Clinical Reflections
My relationship with my preceptor is largely amazing. During the time I have worked with her, we have developed good working relations. In addition to offering me tips on how to further enhance my performance, she has been particularly instrumental towards ensuring that I familiarize myself with various diagnoses and drug actions.
I could say that at present, I am fulfilling my clinical goals. This is more so the case given that over time, I have been able to closely interact with numerous patients, perform intake interviews, and conduct physical examinations. There are, however, many opportunities for further improvement.
Most of my interactions with patients are pleasant and engaging. This is more so the case given that the majority of those I interact with are largely healthy persons who have no debilitating conditions. It should also be noted that staff is in this case friendly and supportive.
Certainly, my preceptor fulfills all my expectations with regard to the qualities and characteristics of an ideal clinical preceptor. In addition to being supportive, she is also approachable, and practical. To illustrate her supportive and practical nature, there was a time I took too much time with a patient during the intake/interview. The patient was in this case overly detail-oriented, and I found myself unable to interrupt her so as to bring the interview back on course.
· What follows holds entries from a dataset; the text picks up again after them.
--- config.mk ---
export PLATFORM = sky130hd
export DESIGN_NAME = hasa_front_flat
export DESIGN_NICKNAME = d
export VERILOG_FILES = /design/src/rtl/core/hasa_pkg.sv /design/src/rtl/core/hasa_if.sv /design/src/rtl/core/hasa_fifo.sv /design/src/rtl/core/hasa_front.sv /design/src/flat_wrapper.sv
export SDC_FILE = /design/constraint.sdc
export NUM_CORES = 1
export LEC_CHECK = 0
export BUFFER_PORTS_ARGS = -buffer_cell sky130_fd_sc_hd__buf_2
export CAP_MARGIN = 20
export CORE_MARGIN = 5
export CORE_UTILIZATION = 30
export CTS_BUF_LIST = sky130_fd_sc_hd__clkbuf_16
export DETAILED_ROUTE_END_ITERATION = 16
export REMOVE_ABC_BUFFERS = 1
export SYNTH_ARGS = -nofsm -noshare
export SYNTH_HDL_FRONTEND = slang
export SYNTH_SLANG_ARGS = --single-unit
--- constraint.sdc ---
create_clock -name clk -period 10.5 [get_ports clk]
set_input_delay 3.15 -clock clk [delete_from_list [all_inputs] [get_ports clk]]
set_output_delay 3.15 -clock clk [all_outputs]
set_load 0.02 [all_outputs]
--- src/rtl/core/hasa_pkg.sv ---
`timescale 1ns / 1ps
package hasa_pkg;

  localparam int TEMP_W    = 24;
  localparam int ROW_W     = 12;
  localparam int COL_W     = 14;
  localparam int OCOL_W    = 10;
  localparam int GW_W      = 11;
  localparam int DT_W      = 16;
  localparam int CFG_W     = 16;
  localparam int CFG_IDX_W = 2;
  localparam int OUT_DEPTH = 4;
  localparam int MAX_RES   = 3;

  typedef enum logic [CFG_IDX_W-1:0] {
    REG_GRID_WIDTH,
    REG_GRID_HEIGHT,
    REG_TIME_STEP,
    REG_COND_COEFF
  } cfg_reg_t;

  typedef enum logic [1:0] {
    BK_IDLE,
    BK_READ,
    BK_ISSUE,
    BK_DRAIN
  } back_state_t;

  typedef logic signed [TEMP_W-1:0] temp_t;

  // Effective geometry and coefficients seen by the datapath
  typedef struct packed {
    logic [COL_W-1:0] width;
    logic [ROW_W-1:0] height;
    logic [DT_W-1:0]  dt;
    logic [DT_W-1:0]  kc;
  } geom_cfg_t;

  // One classified request between front and back
  typedef struct packed {
    temp_t            t;
    temp_t            wx;
    temp_t            wy;
    logic [ROW_W-1:0] row;
    logic [COL_W-1:0] col;
  } cell_req_t;

  // One cell update handed to the arithmetic pipe
  typedef struct packed {
    temp_t             ctr;
    temp_t             up;
    temp_t             dn;
    temp_t             lf;
    temp_t             rt;
    temp_t             wx;
    temp_t             wy;
    logic              hu;
    logic              hd;
    logic              hl;
    logic              hr;
    logic [ROW_W-1:0]  row;
    logic [OCOL_W-1:0] col;
    logic              last;
    logic              fe;
  } cell_job_t;

  typedef struct packed {
    temp_t             new_temp;
    logic [ROW_W-1:0]  cell_row;
    logic [OCOL_W-1:0] cell_col;
    logic              last_of_run;
    logic              frame_end;
  } result_t;

  // Q0.16 reciprocal of the neighbor count
  function automatic logic [16:0] recip_q16(input logic [2:0] cnt);
    logic [16:0] r;
    begin
      case (cnt)
        3'd2:    r = 17'd32768;
        3'd3:    r = 17'd21845;
        3'd4:    r = 17'd16384;
        default: r = 17'd0;
      endcase
      recip_q16 = r;
    end
  endfunction

  // Arithmetic shift right with rounding to nearest, ties away from zero
  function automatic logic signed [63:0] round_sh(input logic signed [63:0] x, input int s);
    logic [63:0] u;
    logic [63:0] r;
    begin
      u = x[63] ? 64'(-x) : 64'(x);
      r = (u + (64'd1 << (s - 1))) >> s;
      round_sh = x[63] ? -signed'(r) : signed'(r);
    end
  endfunction

endpackage

--- src/rtl/core/hasa_if.sv ---
`timescale 1ns / 1ps
interface hasa_in_if import hasa_pkg::*; ();
  logic  valid;
  logic  ready;
  temp_t cell_temp;
  temp_t wind_row_comp;
  temp_t wind_col_comp;

  modport source (output valid, cell_temp, wind_row_comp, wind_col_comp, input ready);
  modport sink (input valid, cell_temp, wind_row_comp, wind_col_comp, output ready);
endinterface


--- src/rtl/core/hasa_fifo.sv ---
`timescale 1ns / 1ps
module hasa_fifo #(
  parameter int W     = 8,
  parameter int DEPTH = 2
) (
  input  logic                       clk,
  input  logic                       rst_n,
  input  logic                       push,
  input  logic [W-1:0]               din,
  input  logic                       pop,
  output logic [W-1:0]               dout,
  output logic                       full,
  output logic                       empty,
  output logic [$clog2(DEPTH+1)-1:0] count
);
  localparam int PW = (DEPTH > 1) ? $clog2(DEPTH) : 1;
  localparam int CW = $clog2(DEPTH + 1);

  logic [W-1:0]  mem_r [DEPTH];
  logic [PW-1:0] wr_ptr_r, rd_ptr_r;
  logic [CW-1:0] cnt_r;
  logic          do_push, do_pop;

  assign full    = (cnt_r == CW'(DEPTH));
  assign empty   = (cnt_r == '0);
  assign count   = cnt_r;
  assign dout    = mem_r[rd_ptr_r];
  assign do_push = push && !full;
  assign do_pop  = pop && !empty;

  // advance pointers and occupancy
  always_ff @(posedge clk) begin
    if (!rst_n) begin
      wr_ptr_r <= '0;
      rd_ptr_r <= '0;
      cnt_r    <= '0;
    end else begin
      if (do_push) wr_ptr_r <= (wr_ptr_r == PW'(DEPTH - 1)) ? '0 : wr_ptr_r + 1'b1;
      if (do_pop)  rd_ptr_r <= (rd_ptr_r == PW'(DEPTH - 1)) ? '0 : rd_ptr_r + 1'b1;
      if (do_push && !do_pop)      cnt_r <= cnt_r + 1'b1;
      else if (do_pop && !do_push) cnt_r <= cnt_r - 1'b1;
    end
  end

  // hold payload
  always_ff @(posedge clk) begin
    if (do_push) mem_r[wr_ptr_r] <= din;
  end
endmodule

--- src/rtl/core/hasa_front.sv ---
`timescale 1ns / 1ps
module hasa_front import hasa_pkg::*; (
  input  logic      clk,
  input  logic      rst_n,
  input  geom_cfg_t cfg,
  input  logic      restart,
  hasa_in_if.sink   in_ch,
  input  logic      q_pop,
  output logic      q_empty,
  output cell_req_t q_req
);
  logic [ROW_W-1:0] row_r, row_nxt, r_cur, r_inc;
  logic [COL_W-1:0] col_r, col_nxt, c_cur, c_inc;
  logic             outside, accept, q_full;
  cell_req_t        req;

  // restart the frame when the counters left the grid
  assign outside = (row_r >= cfg.height) || (col_r >= cfg.width);
  assign r_cur   = outside ? '0 : row_r;
  assign c_cur   = outside ? '0 : col_r;
  assign r_inc   = r_cur + 1'b1;
  assign c_inc   = c_cur + 1'b1;
  assign accept  = in_ch.valid && in_ch.ready;
  assign in_ch.ready = !q_full;

  always_comb begin
    row_nxt = row_r;
    col_nxt = col_r;
    if (restart) begin
      row_nxt = '0;
      col_nxt = '0;
    end else if (accept) begin
      if (c_inc >= cfg.width) begin
        col_nxt = '0;
        row_nxt = (r_inc >= cfg.height) ? '0 : r_inc;
      end else begin
        row_nxt = r_cur;
        col_nxt = c_inc;
      end
    end
  end

  always_ff @(posedge clk) begin
    if (!rst_n) begin
      row_r <= '0;
      col_r <= '0;
    end else begin
      row_r <= row_nxt;
      col_r <= col_nxt;
    end
  end

  // tag the request with its position
  always_comb begin
    req.t   = in_ch.cell_temp;
    req.wx  = in_ch.wind_row_comp;
    req.wy  = in_ch.wind_col_comp;
    req.row = r_cur;
    req.col = c_cur;
  end

  logic [$clog2(3)-1:0] q_cnt;

  hasa_fifo #(.W($bits(cell_req_t)), .DEPTH(2)) u_queue (
    .clk   (clk),
    .rst_n (rst_n),
    .push  (accept),
    .din   (req),
    .pop   (q_pop),
    .dout  (q_req),
    .full  (q_full),
    .empty (q_empty),
    .count (q_cnt)
  );
endmodule

--- src/flat_wrapper.sv ---
// flat-port wrapper written by rule: the top's interface ports become plain ports
module hasa_front_flat import hasa_pkg::*;
  (clk, rst_n, cfg, restart, q_pop, q_empty, q_req, in_ch_valid, in_ch_cell_temp, in_ch_wind_row_comp, in_ch_wind_col_comp, in_ch_ready);
  hasa_in_if in_ch_i ();
  input  logic clk;
  input  logic rst_n;
  input  geom_cfg_t cfg;
  input  logic restart;
  input  logic q_pop;
  output logic q_empty;
  output cell_req_t q_req;
  input wire logic [$bits(in_ch_i.valid)-1:0] in_ch_valid;
  input wire logic [$bits(in_ch_i.cell_temp)-1:0] in_ch_cell_temp;
  input wire logic [$bits(in_ch_i.wind_row_comp)-1:0] in_ch_wind_row_comp;
  input wire logic [$bits(in_ch_i.wind_col_comp)-1:0] in_ch_wind_col_comp;
  output wire logic [$bits(in_ch_i.ready)-1:0] in_ch_ready;
  assign in_ch_i.valid = in_ch_valid;
  assign in_ch_i.cell_temp = in_ch_cell_temp;
  assign in_ch_i.wind_row_comp = in_ch_wind_row_comp;
  assign in_ch_i.wind_col_comp = in_ch_wind_col_comp;
  assign in_ch_ready = in_ch_i.ready;
  hasa_front u_core (.clk(clk), .rst_n(rst_n), .cfg(cfg), .restart(restart), .in_ch(in_ch_i), .q_pop(q_pop), .q_empty(q_empty), .q_req(q_req));
endmodule
# Word level (Yosys, flattened, before mapping)
# Memory sizes are Yosys's and may differ from the RTL's. A register that Yosys moved wholly into a read port is not among the register bits.
# Cells that the tools add are included.
dict set report classes {
  addsub 6
  magnitude_cmp 4
  n_eq_ne 1
  mux 13
  n_bitwise 1
  reduce_logical 13
}
# cell n
set ops {}
lappend ops {{12-bit 2-to-1 mux} 3}
lappend ops {{14-bit >= comparator} 2}
lappend ops {{14-bit 2-to-1 mux} 2}
lappend ops {{12-bit >= comparator} 2}
lappend ops {{14-bit by 1-bit adder with 14-bit output, second input constant} 1}
lappend ops {{12-bit by 1-bit adder with 12-bit output, second input constant} 1}
lappend ops {{1-bit 2-to-1 mux} 6}
lappend ops {{1-bit logical AND} 5}
lappend ops {{1-bit zero test} 4}
lappend ops {{2-bit 2-to-1 mux} 2}
lappend ops {{1-bit adder, second input constant} 2}
lappend ops {{2-bit by 1-bit adder with 2-bit output, second input constant} 1}
lappend ops {{2-bit equality test, second input constant} 1}
lappend ops {{2-bit zero test} 1}
lappend ops {{2-bit nonzero test} 1}
lappend ops {{2-bit OR reduction} 1}
lappend ops {{2-bit by 1-bit subtractor with 2-bit output, second input constant} 1}
lappend ops {{1-bit logical OR} 1}
lappend ops {{1-bit inverter} 1}
dict set report totals {
  reg_bits 30
  ram_bits 196
  inputBits 135
  out_inout_bits 100
  elab_cells 44
  n_memories 1
}
# name depth width rd rd_ports_with_merged_regs wr line
set mem_list {}
lappend mem_list {u_core.u_queue.mem_r 2 98 1 1 1 hasa_fifo.sv:19} ;# logic [W-1:0] mem_r [DEPTH];

# Logic depth before layout (Yosys ltp)
dict set report logic_depth {
  word_depth 8
  depth_mapped 26
  mapped_depth_nobuf 22
}

# Cells and area by module
# Synthesis repeated with hierarchy kept, for this count alone.
dict set report unflattened {
  cells_unflattened 690
  hier_area_um2 10202.3
}
# mod instances cells_per_inst area_per_inst_um2 seq_area_each_um2
set by_module_without_submodules {}
lappend by_module_without_submodules {hasa_fifo 1 330 7378.3 5985.7}
lappend by_module_without_submodules {hasa_front 1 360 2824.0 520.5}

# Worst setup path before layout
# No wires, ideal clock.
dict set report synth_timing {
  path_type {input-to-reg}
  start {in in_ch_valid}
  end {mem u_core.u_queue.mem_r[0][0] in the netlist's numbering (enable)}
  setup_time_ps 558
  arrival_ps 7524
  required_time_ps 9942
  slack_ps 2419
  cell_stages 3
  path_buffers 1
  cell_sequence {nand2_1 > clkbuf_1 > nor2_1}
}
dict set report synth_between {
  elab_chain_len 4
}
# element line
set synth_rtl {}
lappend synth_rtl {{start: declaration} flat_wrapper.sv:12} ;# input wire logic [$bits(in_ch_i.valid)-1:0] in_ch_valid;
lappend synth_rtl {{1-bit logical AND} hasa_front.sv:23} ;# assign accept = in_ch.valid && in_ch.ready;
lappend synth_rtl {{1-bit logical AND} hasa_fifo.sv:28} ;# assign do_push = push && !full;
lappend synth_rtl {{1-bit 2-to-1 mux} hasa_fifo.sv:47} ;# if (do_push) mem_r[wr_ptr_r] <= din;
lappend synth_rtl {{1-bit 2-to-1 mux (not written as such)} hasa_fifo.sv:47}
lappend synth_rtl {{end: declaration} hasa_fifo.sv:19}
# Every way passes these cells.

# Final worst setup path
dict set report layout_timing {
  start {in cfg[41] in the netlist's numbering}
  end {reg u_core.row_r[7]}
}
dict set report layout_between {
  elab_cells_between_ends 10
  cone_classes {add/sub (2); order compare (3); mux (4); reduce/logical (1)}
}
# element line
set layout_lines {}
lappend layout_lines {{start: declaration} flat_wrapper.sv:7} ;# input geom_cfg_t cfg;
lappend layout_lines {{12-bit >= comparator} hasa_front.sv:18} ;# assign outside = (row_r >= cfg.height) || (col_r >= cfg.width);
lappend layout_lines {{1-bit logical OR} hasa_front.sv:18}
lappend layout_lines {{14-bit 2-to-1 mux} hasa_front.sv:20} ;# assign c_cur = outside ? '0 : col_r;
lappend layout_lines {{via u_core.c_cur[0]} hasa_front.sv:13} ;# logic [COL_W-1:0] col_r, col_nxt, c_cur, c_inc;
lappend layout_lines {{14-bit by 1-bit adder with 14-bit output} hasa_front.sv:22} ;# assign c_inc = c_cur + 1'b1;
lappend layout_lines {{14-bit >= comparator} hasa_front.sv:33} ;# if (c_inc >= cfg.width) begin
lappend layout_lines {{12-bit 2-to-1 mux} hasa_front.sv:33}
lappend layout_lines {{end signal: assignment} hasa_front.sv:48} ;# row_r <= row_nxt;
lappend layout_lines {{end: declaration} hasa_front.sv:12} ;# logic [ROW_W-1:0] row_r, row_nxt, r_cur, r_inc;
# The timed path passes the listed nets, and every way through them passes these cells.
# A chain may end at the register's enable or synchronous reset.

==> impl_metrics.ini <==
[power_and_ir_drop]
seqPwrFrac_pct = 44.0
p_leak_nw = 4.93
p_sw_mw = 0.754
p_comb_share_pct = 24.2
total_power_mw = 2.60
ir_drop_mv = 0.0998
power_density_nw_per_um2 = 209
p_clk_share_pct = 31.8
p_int_mw = 1.85
swShare_pct = 29.0

[final_layout]
multi_input_area_sq_um = 3360
layout-drive-gt1-share_pct = 36.8
final_common_cell = buf_2
ff_latch_area_sq_um = 6510
n_antenna_cell = 0
area_growth_pct = 23.0
fin_area_sq_um = 12400
fillers = 3211
final_util_pct = 37.2
layout_common_cells = buf_2 (202), edfxtp_1 (196), mux2_2 (98), ha_1 (55), nor2_1 (48)
final_nets = 1116
instances_no_fill = 1392

[sta]
setup_viol = 0
fin_skew_ns = 0.0164
hold_viol_final = 0
holdWs_ns = 0.516
final.period_utilization_pct = 76.3
fmax_mhz = 125
fin_setup_tns_ns = 0
maxSlewHeadroom_pct = 40.2
fin_ws_ns = 2.49
tightest_slew_ns = 0.875
finalCriticalPeriod_ns = 8.01
rsz0062_at_grt = no
drv_slew = 0

[cts]
clock_latency_ns = 0.51
numClockSinks = 227
cts_setup_buffers = 0
cts_made_buffers = 24
cts_hold_buf = 0
cts_tree = done
clkTransAtPathRegs_ns = 0.06
htreeDepth = 1
cts_root_buf = clkbuf_16
cts_resized = 0
cts_buffer_depth = 3

[routing]
antenna_left = 0
drt-pass1-iter-count = 4
drtIter0Drc = 213
viasPerCell = 4.56
vias = 6349
wl_per_cell_microns = 16.4
routed_wl_microns = 22800
drc = 0

[outcome]
status = complete, no violations

[synth]
synth_top_area_cell = edfxtp_1
yosys-top-cells-area = edfxtp_1 (58%), mux2_2 (11%), ha_1 (6.8%)
syn-instance-count = 714
synth_cell_types = 49
syn_area_sq_um = 10100
yosysTopAreaCellShare_pct = 58.1
synth_warnings = 0
async_reset_ff_share_pct = 0
ys_seq_elements = 227
synth-edff-count = 196
synth-seq-area-share_pct = 64.3
syn_area_per_cell_sq_um = 14.2
synthFlopType = edfxtp_1

[global_route]
grt_overflow_total = 0
grt_pass1_vias = 6345
grtUsageTotal_pct = 11.5
antenna_found_initial = 0
grt_max_degree = 60
grt_pass1_wl_microns = 35200

[worst_setup_path]
crit_fanout = 17
crit_top_cell = nor2_1
worstPathRequired_ns = 10.93
max_stage_delay_ns = 0.65
cp.arrival_ns = 8.44
slowest_stage = nor2_1
crit_chain = buf_2 -> inv_1 -> ha_1 -> a211oi_2 -> nor2_1 -> a2111o_1 -> nor3_4 -> buf_4 -> nand2_2 -> nor2_1 -> ha_1 -> nand3_1 -> nor2_1 -> and3_1 -> xnor2_1 -> nor2_1 -> ha_1 -> nand4_1 -> a211oi_1 -> o2111ai_1 -> and3_1 -> nor2_1 -> o211ai_1 -> o21ai_1
crit_type = in -> reg
start_kind = input port
r2r_setup_slack_ns = 4.78
endpoint_kind = register

[die]
core_sq_um = 33400
die_w_microns = 194
die_h_microns = 194
start_util_pct = 30.3
io-pin-count = 235
die_area_sq_um = 37500
core.rowCount = 67

[place]
io_buffer_count = 202
place_area_sq_um = 11700
placed_cells = 1348
routabilityCongestion = 0.864
post-place-ws_ns = 1.98
post-dp-hpwl_microns = 16400

[min_path]
hp-class = reg -> reg

[run]
maxCapViolations = 0
==> sequential cells by signal (all words and copies together), names as in the netlist, named ones only <==
signal and count:
u_core.u_queue.wr_ptr_r 1, u_core.u_queue.rd_ptr_r 1, u_core.u_queue.mem_r 196, u_core.u_queue.count 2
u_core.col_r 14, u_core.row_r 12
==> cell families after synthesis <==
logic type,after synthesis,synth area share [%]
AOI/OAI and AO/OA,89,5.85
xor gates and xnor gates,19,1.64
adders and majority gates,55,6.80
buffers and inverters,68,2.66
DFF,227,64.3
muxes,98,10.9
and+or+nand+nor,158,7.87
==> power groups by stage <==
stage          clock network, mW  logic [mW]  registers (mW)
2_1_floorplan                  0       0.409            1.18
3_3_place_gp                   0       0.640            1.16
3_5_place_dp                   0       0.642            1.17
4_1_cts                    0.863       0.646            1.15
5_1_grt                    0.899       0.675            1.16
6_report                   0.827       0.631            1.14
==> path summary, 6_finish.rpt <==
| kind | start | end | cells after the start |
|---|---|---|---|
| max | cfg[41] | u_core.row_r[7] | 24 |
| min | u_core.col_r[13] | u_core.col_r[13] | 2 |
| max reg2reg | u_core.row_r[0] | u_core.row_r[7] | 23 |
| min reg2reg | u_core.col_r[13] | u_core.col_r[13] | 2 |
==> metal layers <==
metal / global-route usage (%) / part of all wire, % / up-vias
li1: - / - / 3120
met4: 3.07 / 1.6 / 0
met1: 15.2 / 45 / 3018
met3: 2.36 / 6.1 / 28
met2: 19.3 / 48 / 183
met5: 0 / 0 / -
==> critical path: cells and delay by family <==
family / cells / cell delay, ns
xor gates and xnor gates: 1 / 0.14
adders and majority gates: 3 / 0.96
AOI/OAI and AO/OA: 6 / 1.40
and+or+nand+nor: 11 / 2.40
buffers and inverters: 3 / 0.36
==> synthesized netlist by cell type (5+ instances only) <==
cell type,n
edfxtp_1,196
mux2_2,98
ha_1,55
nor2_1,49
inv_1,44
dfxtp_1,31
nand2_1,24
a21oi_1,23
and3_1,20
nand3_1,19
clkbuf_1,16
o21ai_0,13
xnor2_1,13
nand4_1,10
nand2b_1,9
a31oi_1,8
and2_1,8
o2bb2ai_1,6
xor2_1,6
buf_2,5
o211ai_1,5
o21a_1,5
or3_1,5
==> cell type report <==
type | count | share of cell area [%]
Sequential cell | 227 | 52.3
Multi-Input combinational cell | 419 | 27.0
Timing Repair Buffer | 210 | 8.60
Clock buffer | 25 | 5.03
Tap cell | 448 | 4.50
Inverter | 44 | 1.33
Clock inverter | 19 | 1.27
No activity file was read; power rests on OpenSTA's default activity.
My preceptor encouraged me to concurrently run both the physical examination and a review of the system – effectively speeding up this particular intake process.
There are a number of factors that, from time to time, presented a barrier to my role as NP. One of the more prominent ones is my inability to bring patients back on course once they deviated from the substance of the interview. As long as a person is talking, I find it hard (and rude) to interject even when it is clear that the interview has deviated from its course. This routinely eats into the time of other assigned activities.
Some of my strengths include the ability to make the patient feel at ease and thereby establish good rapport. Time management during interviews, on the other hand, remains one of my greatest weaknesses. I intend to rein in this weakness by practicing appropriate interjection techniques that would not offend a patient when used to get the interview back on course.